10.1177/17590914211009730 ◽

2021 ◽

Vol 13 ◽

pp. 175909142110097

Author(s):

Kui Cui ◽

Fan Yang ◽

Turan Tufan ◽

Muhammad U. Raza ◽

Yanqiang Zhan ◽

...

Keyword(s):

Parkinson’S Disease ◽

Parkinson's Disease ◽

Transcription Factors ◽

Disease Model ◽

Neuronal Loss ◽

Mrna Levels ◽

Gene Therapies ◽

Protein Levels ◽

Dopaminergic Systems ◽

And Function

Dysfunction of the central noradrenergic and dopaminergic systems is the primary neurobiological characteristic of Parkinson’s disease (PD). Importantly, neuronal loss in the locus coeruleus (LC) that occurs in early stages of PD may accelerate progressive loss of dopaminergic neurons. Therefore, restoring the activity and function of the deficient noradrenergic system may be an important therapeutic strategy for early PD. In the present study, the lentiviral constructions of transcription factors Phox2a/2b, Hand2 and Gata3, either alone or in combination, were microinjected into the LC region of the PD model VMAT2 Lo mice at 12 and 18 month age. Biochemical analysis showed that microinjection of lentiviral expression cassettes into the LC significantly increased mRNA levels of Phox2a, and Phox2b, which were accompanied by parallel increases of mRNA and proteins of dopamine β-hydroxylase (DBH) and tyrosine hydroxylase (TH) in the LC. Furthermore, there was considerable enhancement of DBH protein levels in the frontal cortex and hippocampus, as well as enhanced TH protein levels in the striatum and substantia nigra.

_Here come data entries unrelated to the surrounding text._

<file path="config.mk">
export PLATFORM = sky130hd
export DESIGN_NAME = imem_loader
export DESIGN_NICKNAME = d
export VERILOG_FILES = /design/src/rtl/imem_loader_pkg.sv /design/src/rtl/word_assembler.sv /design/src/rtl/imem_loader.sv
export SDC_FILE = /design/constraint.sdc
export NUM_CORES = 1
export LEC_CHECK = 0
export BUFFER_PORTS_ARGS = -buffer_cell sky130_fd_sc_hd__buf_2
export CORE_MARGIN = 1
export CORE_UTILIZATION = 55
export CTS_CLUSTER_DIAMETER = 200
export DETAILED_ROUTE_END_ITERATION = 8
export HOLD_SLACK_MARGIN = 0.1
export PLACE_DENSITY_LB_ADDON = 0.15
export SLEW_MARGIN = 20
export SYNTH_ARGS = -nofsm -noshare
export SYNTH_HDL_FRONTEND = slang
export SYNTH_SLANG_ARGS = --single-unit
export TNS_END_PERCENT = 10
</file>
<file path="constraint.sdc">
create_clock -name clk -period 3.75 [get_ports clk]
set_input_delay 1.125 -clock clk [delete_from_list [all_inputs] [get_ports clk]]
set_output_delay 1.125 -clock clk [all_outputs]
set_load 0.01 [all_outputs]
</file>
[config.mk]
export PLATFORM = sky130hd
export DESIGN_NAME = reduce_acc
export DESIGN_NICKNAME = d
export VERILOG_FILES = /design/src/rtl/reduce_pkg.sv /design/src/rtl/reduce_acc_sat_add.sv /design/src/rtl/reduce_acc.sv
export SDC_FILE = /design/constraint.sdc
export NUM_CORES = 1
export LEC_CHECK = 0
export ABC_AREA = 1
export CORE_ASPECT_RATIO = 1.75
export CORE_MARGIN = 3
export CORE_UTILIZATION = 25
export CTS_CLUSTER_SIZE = 8
export DETAILED_ROUTE_END_ITERATION = 8
export PLACE_DENSITY_LB_ADDON = 0.1
export SYNTH_ARGS = -nofsm -noshare
export SYNTH_HDL_FRONTEND = slang
export SYNTH_SLANG_ARGS = --single-unit
[constraint.sdc]
create_clock -name CLK -period 3.6 [get_ports CLK]
set_input_delay 0.72 -clock CLK [delete_from_list [all_inputs] [get_ports CLK]]
set_output_delay 0.72 -clock CLK [all_outputs]
set_load 0.02 [all_outputs]
[src/rtl/reduce_pkg.sv]
// Shared types and constants for the reduce_acc streaming reduction stage.
package reduce_pkg;

  typedef enum logic {
    IDLE = 1'b0,
    ACC  = 1'b1
  } state_e;

  localparam int SAT_MAX_W = 64;

  // All-ones value of width w, used as the saturation clamp.
  function automatic logic [SAT_MAX_W-1:0] sat_ones(input int w);
    if (w >= SAT_MAX_W) return '1;
    return (64'd1 << w) - 64'd1;
  endfunction

endpackage

[src/rtl/reduce_acc_sat_add.sv]
// W-bit adder with carry out; clamps to all-ones on carry when
// REDUCE_ACC_SATURATE_EN is defined, otherwise wraps.
module sat_add
  import reduce_pkg::*;
#(
  parameter int W = 32
) (
  input  logic [W-1:0] a,
  input  logic [W-1:0] b,
  output logic [W-1:0] sum,
  output logic         carry
);

  logic [W:0] full;

  assign full  = {1'b0, a} + {1'b0, b};
  assign carry = full[W];

`ifdef REDUCE_ACC_SATURATE_EN
  localparam logic [W-1:0] SAT = W'(sat_ones(W));
  // A clamped accumulator re-carries on any non-zero addend, so it stays clamped.
  assign sum = carry ? SAT : full[W-1:0];
`else
  assign sum = full[W-1:0];
`endif

endmodule

[src/rtl/reduce_acc.sv]
// Streaming group reducer: sums LEN accepted elements (or up to FLUSH) and
// emits one registered result per group. Optional macro: REDUCE_ACC_SATURATE_EN.
module reduce_acc
  import reduce_pkg::*;
#(
  parameter int N     = 16,
  parameter int W_ACC = 32,
  parameter int LEN_W = 16
) (
  input  logic             CLK,
  input  logic             RST,
  input  logic             EN,
  input  logic             R_IN,
  input  logic [N-1:0]     D_IN,
  input  logic [LEN_W-1:0] LEN,
  input  logic             FLUSH,
  output logic             R_OUT,
  output logic [W_ACC-1:0] D_OUT,
  output logic             OVF
);

  state_e             state_q, state_d;
  logic [LEN_W-1:0]   len_q, len_d;
  logic [LEN_W-1:0]   cnt_q, cnt_d;
  logic [W_ACC-1:0]   acc_q, acc_d;
  logic               ovf_q, ovf_d;
  logic               r_out_q, r_out_d;
  logic [W_ACC-1:0]   d_out_q, d_out_d;
  logic               ovf_out_q, ovf_out_d;

  logic [W_ACC-1:0]   add_a, add_sum;
  logic               add_carry;
  logic [LEN_W-1:0]   len_new;
  logic               accept, emit;

  // Opening a group adds to zero, so the same adder serves load and accumulate.
  assign add_a   = (state_q == IDLE) ? '0 : acc_q;
  assign accept  = EN & R_IN;
  assign len_new = (LEN == '0) ? LEN_W'(1) : LEN;

  sat_add #(.W(W_ACC)) u_add (
    .a     (add_a),
    .b     (W_ACC'(D_IN)),
    .sum   (add_sum),
    .carry (add_carry)
  );

  always_comb begin
    state_d   = state_q;
    len_d     = len_q;
    cnt_d     = cnt_q;
    acc_d     = acc_q;
    ovf_d     = ovf_q;
    d_out_d   = d_out_q;
    ovf_out_d = ovf_out_q;
    r_out_d   = 1'b0;
    emit      = 1'b0;
    if (EN) begin
      unique case (state_q)
        IDLE: begin
          if (accept) begin
            len_d = len_new;
            acc_d = add_sum;
            cnt_d = LEN_W'(1);
            ovf_d = add_carry;
            if (len_new == LEN_W'(1) || FLUSH) emit = 1'b1;
            else                               state_d = ACC;
          end
        end
        ACC: begin
          if (accept) begin
            acc_d = add_sum;
            cnt_d = cnt_q + LEN_W'(1);
            ovf_d = ovf_q | add_carry;
            if (cnt_q + LEN_W'(1) == len_q || FLUSH) emit = 1'b1;
          end else if (FLUSH) begin
            emit = 1'b1;
          end
          if (emit) state_d = IDLE;
        end
        default: state_d = IDLE;
      endcase
    end
    if (emit) begin
      r_out_d   = 1'b1;
      d_out_d   = acc_d;
      ovf_out_d = ovf_d;
    end
  end

  always_ff @(posedge CLK) begin
    if (RST) begin
      state_q   <= IDLE;
      len_q     <= LEN_W'(1);
      cnt_q     <= '0;
      acc_q     <= '0;
      ovf_q     <= 1'b0;
      r_out_q   <= 1'b0;
      d_out_q   <= '0;
      ovf_out_q <= 1'b0;
    end else begin
      state_q   <= state_d;
      len_q     <= len_d;
      cnt_q     <= cnt_d;
      acc_q     <= acc_d;
      ovf_q     <= ovf_d;
      r_out_q   <= r_out_d;
      d_out_q   <= d_out_d;
      ovf_out_q <= ovf_out_d;
    end
  end

  assign R_OUT = r_out_q;
  assign D_OUT = d_out_q;
  assign OVF   = ovf_out_q;

endmodule

==> results.toml, run 1 <==
[synth]
synth_area_leaders = "dfxtp_1, nand2_1, nor2_1, inv_1, a21oi_1"
seq_area_frac_synth_pct = 33.0
ys_top_cells_by_count = "nand2_1, nor2_1, inv_1, dfxtp_1, a21oi_1"
synth-main-ff-cell = "dfxtp_1"
synth-seq-cells = 100
post-synth-top-count-cell = "nand2_1"
synth_area_mm2 = 0.00607
syn_area_per_cell_um2 = 6.14
yosysTopAreaCell = "dfxtp_1"
yosysUniqueCellTypes = 39
yosysWarningCount = 0
synth-edff-count = 0
synthArstFlopShare_pct = 0
netlist_instances = 990
syn_nets = 1045
synth.top_cell.area_share_pct = 33.0

[power_and_ir_drop]
p_leak_nw = 3.34
p_comb_share_pct = 16.0
max-vdd-ir-drop_mv = 0.217
p_int_mw = 1.82
swShare_pct = 29.8
p_clk_share_pct = 38.3
finalPower_mw = 2.59
seqPwrFrac_pct = 45.7
p_switching_mw = 0.774
power-per-cell-area_mw_per_mm2 = 347

[setup_path]
rr_worst_depth = 16
cp.arrival_ns = 3.28
critPathKind = "in2reg"
worstSetupPathDepth = 15
endpoint_kind = "register"
cp_slowest_cell = "clkdlybuf4s50_1"
path_buf_inv = 2
cpMostUsedCell = "nand2_1"
crit_required_ns = 3.85
slowest_delay_ns = 0.46
cp_max_fo = 4
crit_chain = "clkdlybuf4s50_1, ha_1, fa_1, nand2_1, o21ai_0, nand2_1, nor2_1, nor2_1, o21ai_0, buf_4, nand2_1, o21ai_0, nand3_1, nand2_1, nor2_1"
cpLargestDelayFamily = "compound AO/OA/AOI/OAI gates"
start_kind = "primary input"

[hold_path]
worstHoldPathType = "reg2reg"
hold_depth = 2

[timing]
maxSlewHeadroom_pct = 52.4
rsz0062_at_grt = "no"
final-hold-violation-count = 0
worst_slew_pin_slew_ns = 0.714
fin_setup_tns_ns = 0
maxSlewViolCount = 0
clock_skew_ns = 0.0134
period_share_pct = 84.1
max_freq_mhz = 330
setup_viol = 0
min_period_ns = 3.03

[run]
maxCapViolations = 0

[clock_network]
htree_levels = 3
insertion_delay_ns = 0.36
clk_pin_slew_worst_paths_ns = 0.08
clk_path_buf_depth = 2
cts_tree = "done"
cts_made_buffers = 9
cts-resized-gates = 0
ctsHoldBuffers = 0
root_buffer = "clkbuf_16"
postCtsSetupRepairBufs = 0
clkSinkCount = 100

[floorplan]
rows = 74
num_io_pins = 71
initial_core_util_pct = 25.7
die-area_mm2 = 0.0263
fp.dieH_um = 212
fp.dieW_um = 124
coreArea_mm2 = 0.0236

[global_route]
grt_overflow = 0
grt_max_degree = 55
antenna_found_initial = 0
grt_pass1_vias = 6433
grt_pass1_wl_mm = 34.9
grtUsageTotal_pct = 17.8

[route]
postRouteAntennaNets = 0
num_vias = 6280
via_per_inst = 4.60
remaining_drc_errors = 0
wl_mm = 22.4
drt-initial-drc-count = 287
dr.pass1.iters = 4
wl_per_cell_um = 16.4

[cells_and_area]
antennaDiodeCount = 0
postLayoutCoreUtil_pct = 31.7
drive_above_1_share_pct = 5.47
syn2layout_area_growth_pct = 23.1
fin_nets = 1110

[placed_design]
place_congestion = 0.842
numPortBuffers = 70
place_hpwl_mm = 17.4

[outcome]
outcome = "completed"
==> cell usage in the layout, fill, tap and decap left out, types with 2 or more instances in the layout <==
| master | instances |
|---|---|
| nand2_1 | 272 |
| nor2_1 | 161 |
| inv_1 | 121 |
| dfxtp_1 | 100 |
| a21oi_1 | 78 |
| nand3_1 | 73 |
| clkdlybuf4s50_1 | 69 |
| o21ai_0 | 36 |
| buf_4 | 19 |
| ha_1 | 17 |
| nand4_1 | 15 |
| clkbuf_16 | 9 |
| xor2_1 | 8 |
| nand3b_1 | 8 |
| nor4_1 | 7 |
| nor3_1 | 6 |
| nand2_2 | 6 |
| xnor2_1 | 5 |
| a21o_1 | 4 |
| nor2_2 | 4 |
| and2_1 | 4 |
| nor2_4 | 3 |
| o21bai_1 | 3 |
| inv_2 | 2 |
| o211ai_1 | 2 |
| o21a_1 | 2 |
| mux2i_1 | 2 |
| o21bai_2 | 2 |
| o22ai_1 | 2 |
| inv_6 | 2 |
| clkinvlp_4 | 2 |
| buf_12 | 2 |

Moreover, these manipulations profoundly increased norepinephrine and dopamine concentrations in the striatum, which was followed by a remarkable improvement of the spatial memory and locomotor behavior. These results reveal that over-expression of these transcription factors in the LC improves noradrenergic and dopaminergic activities and functions in this rodent model of PD. It provides the necessary groundwork for the development of gene therapies of PD, and expands our understanding of the link between the LC-norepinephrine and dopamine systems during the progression of PD.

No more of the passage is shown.